* Records shown *
**flow/run.sh**
```bash
#!/bin/bash
# the make line also repeats each setting of config.mk as NAME=value (left out here)
make -C /OpenROAD-flow-scripts/flow DESIGN_CONFIG=/design/flow/config.mk WORK_HOME=/design/flow/orfs CLKGATE_MAP_FILE= finish
```
**flow/design.v**
```verilog
module alu(opcode, operand_1, operand_2, result, nzcv_old, nzcv, c_from_shifter, isWriteback);
parameter N = 32; 
input[3:0] opcode;	 
input wire [N-1:0] operand_1;  
input wire [N-1:0] operand_2;
input wire[3:0] nzcv_old;  
input wire c_from_shifter; 
output reg isWriteback;  
output reg[N-1:0] result;  
output reg [3:0] nzcv; 	 
reg cin;
reg cout;
reg[N-1:0] neg;
always @(*) begin
	cin = 0;
	cout = 0;
	neg = 0;
	nzcv= nzcv_old;
	case(opcode)
		4'd0: begin
			result = operand_1 & operand_2;
			nzcv[1] = c_from_shifter;
			isWriteback = 1;
		end
		4'd1: begin
			result = operand_1 ^ operand_2;
			isWriteback = 1;
			nzcv[1] = c_from_shifter;
		end
		4'd2: begin
			neg = -operand_2;
			{cin, result[N-2:0]} = operand_1[N-2:0]+neg[N-2:0]; 
			{cout, result[N-1]} = cin+ operand_1[N-1]+neg[N-1];
			nzcv[1]  = cout;	 
			nzcv[0] = cin^cout;  
			isWriteback = 1;
		end
		4'd3: begin
			neg = -operand_1;
			{cin, result[N-2:0]} = operand_2[N-2:0]+neg[N-2:0]; 
			{cout, result[N-1]} = cin+ operand_2[N-1]+neg[N-1];
			nzcv[1]  = cout;	 
			nzcv[0] = cin^cout;  
			isWriteback = 1;
		end
		4'd4: begin
			{cin, result[N-2:0]} = operand_1[N-2:0]+operand_2[N-2:0]; 
			{cout, result[N-1]} = cin+ operand_1[N-1]+operand_2[N-1];
			nzcv[1]  = cout;	 
			nzcv[0] = cin^cout;  
			isWriteback = 1;
		end
		4'd5: begin
			{cin, result[N-2:0]} = operand_1[N-2:0]+operand_2[N-2:0]+nzcv_old[1]; 
			{cout, result[N-1]} = cin+ operand_1[N-1]+operand_2[N-1];
			nzcv[1]  = cout;	 
			nzcv[0] = cin^cout;  
			isWriteback = 1;
		end
		4'd6: begin
			neg = -operand_2;
			{cin, result[N-2:0]} = operand_1[N-2:0]+neg[N-2:0]+nzcv_old[1]-1; 
			{cout, result[N-1]} = cin+ operand_1[N-1]+neg[N-1];
			nzcv[1]  = cout;	 
			nzcv[0] = cin^cout;  
			isWriteback = 1;
		end
		4'd7: begin
			neg = -operand_1;
			{cin, result[N-2:0]} = operand_2[N-2:0]+neg[N-2:0]+nzcv_old[1]-1; 
			{cout, result[N-1]} = cin+ operand_2[N-1]+neg[N-1];
			nzcv[1]  = cout;	 
			nzcv[0] = cin^cout;  
			isWriteback = 1;
		end
		4'd8: begin
			result = operand_1 & operand_2;
			isWriteback = 0;
			nzcv[1] = c_from_shifter;
		end
		4'd9: begin
			result = operand_1 ^ operand_2;
			isWriteback = 0;
			nzcv[1] = c_from_shifter;
		end
		4'd10: begin
			neg = -operand_2;
			{cin, result[N-2:0]} = operand_1[N-2:0]+neg[N-2:0]; 
			{cout, result[N-1]} = cin+ operand_1[N-1]+neg[N-1];
			nzcv[1]  = cout;	 
			nzcv[0] = cin^cout;  
			isWriteback = 0;
		end
		4'd11: begin
			{cin, result[N-2:0]} = operand_1[N-2:0]+operand_2[N-2:0]; 
			{cout, result[N-1]} = cin+ operand_1[N-1]+operand_2[N-1];
			nzcv[1]  = cout;	 
			nzcv[0] = cin^cout;  
			isWriteback = 0;
		end
		4'd12: begin
			result = operand_1 | operand_2;
			isWriteback = 1;
			nzcv[1] = c_from_shifter;
		end
		4'd13: begin
			result = operand_2;
			isWriteback = 1;
			nzcv[1] =c_from_shifter;
		end
		4'd14: begin
			result = operand_1 & (~operand_2);
			isWriteback = 1;
			nzcv[1] =c_from_shifter;
		end
		4'd15: begin
			result = ~operand_2;
			isWriteback = 1;
			nzcv[1] = c_from_shifter;
		end
	endcase
	nzcv[3] = result[N-1]; 	 
	nzcv[2] = (result == 0);  
end
endmodule
module bshift(instr_bit_25,imm_value, Rm, Rs, operand2, cin, c_to_alu, direct_data, use_shifter);
	parameter n=32;
	input [n-1:0] direct_data;
	input use_shifter;
	input instr_bit_25;  
	input [11:0] imm_value;  
	input [n-1:0] Rm;
	input [n-1:0] Rs;
	output [n-1:0] operand2;  
	input cin;
	output reg c_to_alu;
	wire instr_bit_25;
	wire [11:0] imm_value;
	reg [n-1:0] in;
	reg [n-1:0] out;
	reg [7:0] shiftby;  
	reg [n-1:0] junk;
	assign operand2 =(use_shifter==1)?out:direct_data ;
	always @* begin 
		in = 0;
		shiftby = 0;
		junk = 0;
		out = 0;
		c_to_alu = 0;
		if (instr_bit_25) begin
			in[n-1:8] = 0;
			in[7:0] = imm_value[7:0];
			shiftby[0]=0;
			shiftby[7:4]=4'd0;
			shiftby[4:1] = imm_value[11:8];
			{junk,out} = {in,in} >> shiftby[7:0];
			if(shiftby[7:0]==0) c_to_alu = cin;
			else c_to_alu = out[31];
		end
		else begin  
			if(imm_value[6:4] == 0) begin
				in = Rm;
				{c_to_alu,out} = {cin ,in} << imm_value[11:7];
			end
			if(imm_value[6:4] == 3'd1) begin
				in = Rm;
				shiftby[7:0] = Rs[7:0];
				{c_to_alu,out} = {cin,in} << shiftby[7:0];
			end
			if(imm_value[6:4] == 3'd2) begin
				in = Rm;
				{out, c_to_alu} = {in,cin} >> imm_value[11:7];
			end
			if(imm_value[6:4] == 3'd3) begin
				in = Rm;
				shiftby[7:0] = Rs[7:0];
				{out, c_to_alu} = {in,cin} >> shiftby[7:0];
			end
			if(imm_value[6:4] == 3'd4) begin
				in = Rm;
				if(in[n-1]){junk,out, c_to_alu} = {32'hFFFFFFFF,in,cin} >> imm_value[11:7];
				else {out, c_to_alu} = {in,cin} >> imm_value[11:7];
			end
			if(imm_value[6:4] == 3'd5) begin
				in = Rm;
				shiftby[7:0] = Rs[7:0];
				if(in[n-1]) {junk,out, c_to_alu} = {32'hFFFFFFFF,in,cin} >> shiftby[7:0];
				else {out,c_to_alu} = {in,cin} >> shiftby[7:0];
			end
			if((imm_value[6:4] == 3'd6)&&(imm_value[11:7]!=5'd0)) begin
				in = Rm;
				{junk,out,c_to_alu} = {in,in,cin} >> imm_value[11:7];
			end
			if(imm_value[6:4] == 3'd7) begin
				in=Rm;
				shiftby[7:0] = Rs[7:0];
				{junk,out,c_to_alu} = {in,in,cin} >> shiftby[4:0];  
			end
			if((imm_value[6:4] == 3'd6)&&(imm_value[11:7]==5'd0)) begin
				in= Rm;
				{out, c_to_alu} = {cin, in};
			end
		end
	end
endmodule 
module cond ( nzcv,  condition_code, will_this_be_executed);
input wire[3:0] nzcv;
input wire[3:0] condition_code;
output reg will_this_be_executed;
always @* begin
case(condition_code)
	0: begin	 
	if(nzcv[2] == 1)  will_this_be_executed = 1;
	else will_this_be_executed = 0;	
	end
	1: begin  
	if(nzcv[2] == 0)  will_this_be_executed = 1;
	else will_this_be_executed = 0;	
	end
	2: begin  
	if(nzcv[1] == 1)  will_this_be_executed = 1;
	else will_this_be_executed = 0;	
	end	
	3: begin  
	if(nzcv[1] == 0)  will_this_be_executed = 1;
	else will_this_be_executed = 0;	
	end	
	4: begin  
	if(nzcv[3] == 1)  will_this_be_executed = 1;
	else will_this_be_executed = 0;	
	end	
	5: begin  
	if(nzcv[3] == 0)  will_this_be_executed = 1;
	else will_this_be_executed = 0;	
	end	
	6: begin  
	if(nzcv[0] == 1)  will_this_be_executed = 1;
	else will_this_be_executed = 0;	
	end	
	7: begin  
	if(nzcv[0] == 0)  will_this_be_executed = 1;
	else will_this_be_executed = 0;	
	end	
	8: begin  
	if(nzcv[1] == 1 && nzcv[2] == 0)  will_this_be_executed = 1;
	else will_this_be_executed = 0;	
	end	
	9: begin  
	if(nzcv[1] == 0 && nzcv[2] == 1)  will_this_be_executed = 1;
	else will_this_be_executed = 0;	
	end	
	10: begin  
	if(nzcv[3] == nzcv[0])  will_this_be_executed = 1;
	else will_this_be_executed = 0;	
	end	
	11: begin  
	if(nzcv[3] != nzcv[0])  will_this_be_executed = 1;
	else will_this_be_executed = 0;	
	end	
	12: begin  
	if(nzcv[2] == 0 && nzcv[3] == nzcv[0])  will_this_be_executed = 1;
	else will_this_be_executed = 0;	
	end	
	13: begin  
	if(nzcv[2] == 0 || nzcv[3] != nzcv[0])  will_this_be_executed = 1;
	else will_this_be_executed = 0;	
	end	
	14: begin  
	will_this_be_executed = 1;	
	end	
	15: begin  
	will_this_be_executed = 1;
	end
endcase
end
endmodule
module multiplier(    Rs, Rm, result  );
parameter N = 32; 
output wire[N-1:0] result;
input wire[N-1:0] Rs;
input wire[N-1:0] Rm;
assign result = Rm*Rs;
endmodule
module inst_decode(ir, instr_type);
input wire [31:0] ir;
output reg[3:0] instr_type;
always@* begin
	instr_type = 9;
	if(ir[27] == 1 && ir[26] ==1) instr_type = 12;
	if(ir[27] == 1 && ir[26] == 0) begin
		if(ir[25] == 0) instr_type = 10;
		else if(ir[25] == 1) instr_type = 11;
	end
	if(ir[27] == 0 && ir[26] == 1) begin
		if(ir[25] == 0) instr_type = 8;
		else begin
			if(ir[4] == 1) instr_type = 9;
			if(ir[4] == 0) instr_type = 8;
		end
	end
	if(ir[27] == 0 && ir[26] == 0) begin
		if(ir[25] == 1) instr_type = 7;
		else begin
			if(ir[11:8] == 4'b1111 && ir[7:4] == 4'b0001) instr_type = 2;
			else if( (( ir[7] ==1) && (ir[4] == 1)) == 0) instr_type = 7;
			else if( ir[6] == 1) instr_type = 6;
			else if( ir[6] == 0 && ir[5] == 1 && ir[22] == 1) instr_type = 5;
			else if( ir[6] == 0 && ir[5] == 1 && ir[22] == 1) instr_type = 4;
			else if( ir[6] == 0 && ir[5] == 0 && ir[24] == 1) instr_type = 3;
			else if( ir[6] == 0 && ir[5] == 0 && ir[24] == 0 && ir[23] ==1) instr_type = 1;
			else if( ir[6] == 0 && ir[5] == 0 && ir[24] == 0 && ir[23] ==0) instr_type = 0;
		end
	end
end
endmodule
module arm7_execute (
	input             clk,
	input      [31:0] instr_i,   
	input      [31:0] rn_i,      
	input      [31:0] rd_i,      
	input      [31:0] rs_i,      
	input      [31:0] rm_i,      
	input      [31:0] pc_i,      
	input      [3:0]  nzcv_i,    
	output reg [31:0] result_o,
	output reg [3:0]  nzcv_o,
	output reg        wb_o,
	output reg        exec_o
);
localparam T_MULTIPLY          = 4'd0;
localparam T_DATA_PROCESSING   = 4'd7;
localparam T_LOAD_STORE        = 4'd8;
localparam T_BRANCH            = 4'd11;
localparam OP_SUB              = 4'd2;
localparam OP_ADD              = 4'd4;
reg [31:0] instr_q, rn_q, rd_q, rs_q, rm_q, pc_q;
reg [3:0]  nzcv_q;
always @(posedge clk) begin
	instr_q <= instr_i;
	rn_q    <= rn_i;
	rd_q    <= rd_i;
	rs_q    <= rs_i;
	rm_q    <= rm_i;
	pc_q    <= pc_i;
	nzcv_q  <= nzcv_i;
end
wire [3:0]  instr_type;
wire [31:0] mult_result;
wire [31:0] shifter_result;
wire        c_to_alu;
wire [31:0] alu_result;
wire [3:0]  alu_nzcv;
wire        alu_is_writeback;
wire        will_this_be_executed;
reg        use_shifter;
reg [31:0] alu_operand_1;
reg [31:0] alu_operand_2;
reg [3:0]  alu_opcode;
inst_decode InstructionDecoder(
	.ir(instr_q),
	.instr_type(instr_type)
);
multiplier Multiplier(
	.Rs(rs_q),
	.Rm(rm_q),
	.result(mult_result)
);
always @(*) begin
	alu_operand_2 = 0;
	case (instr_type)
		T_DATA_PROCESSING: begin
			alu_operand_1 = rn_q;
			use_shifter = 1;
			alu_opcode = instr_q[24:21];
		end
		T_MULTIPLY: begin
			alu_operand_1 = (instr_q[21] == 1) ? rd_q : 32'd0;	 
			alu_operand_2 = mult_result;
			use_shifter = 0;
			alu_opcode = OP_ADD;
		end
		T_BRANCH: begin
			alu_operand_1 = pc_q - 4;
			alu_operand_2 = (instr_q[23] == 1) ? {6'b111111, instr_q[23:0], 2'b00} : {6'b000000, instr_q[23:0], 2'b00};
			use_shifter = 0;
			alu_opcode = OP_ADD;
		end
		T_LOAD_STORE: begin
			alu_operand_1 = rn_q;
			use_shifter = 1;
			alu_opcode = (instr_q[23] == 1) ? OP_ADD : OP_SUB;
		end
		default: begin
			alu_operand_1 = rn_q;
			use_shifter = 1;
			alu_opcode = OP_ADD;
		end
	endcase
end
bshift BarrelShifter(
	.instr_bit_25(instr_q[25]),
	.imm_value(instr_q[11:0]),
	.Rs(rs_q),
	.Rm(rm_q),
	.cin(nzcv_q[1]),
	.direct_data(alu_operand_2),
	.use_shifter(use_shifter),
	.operand2(shifter_result),
	.c_to_alu(c_to_alu)
);
alu ALU(
	.opcode(alu_opcode),
	.operand_1(alu_operand_1),
	.operand_2(shifter_result),
	.nzcv_old(nzcv_q),
	.c_from_shifter(c_to_alu),
	.result(alu_result),
	.nzcv(alu_nzcv),
	.isWriteback(alu_is_writeback)
);
cond conditionFieldChecker(
	.nzcv(nzcv_q),
	.condition_code(instr_q[31:28]),
	.will_this_be_executed(will_this_be_executed)
);
always @(posedge clk) begin
	result_o <= alu_result;
	nzcv_o   <= alu_nzcv;
	wb_o     <= alu_is_writeback;
	exec_o   <= will_this_be_executed;
end
endmodule
```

* Prompt *
In the records above, count the lines that contain the word "always" and state only that count.

* Answer to this exercise *
7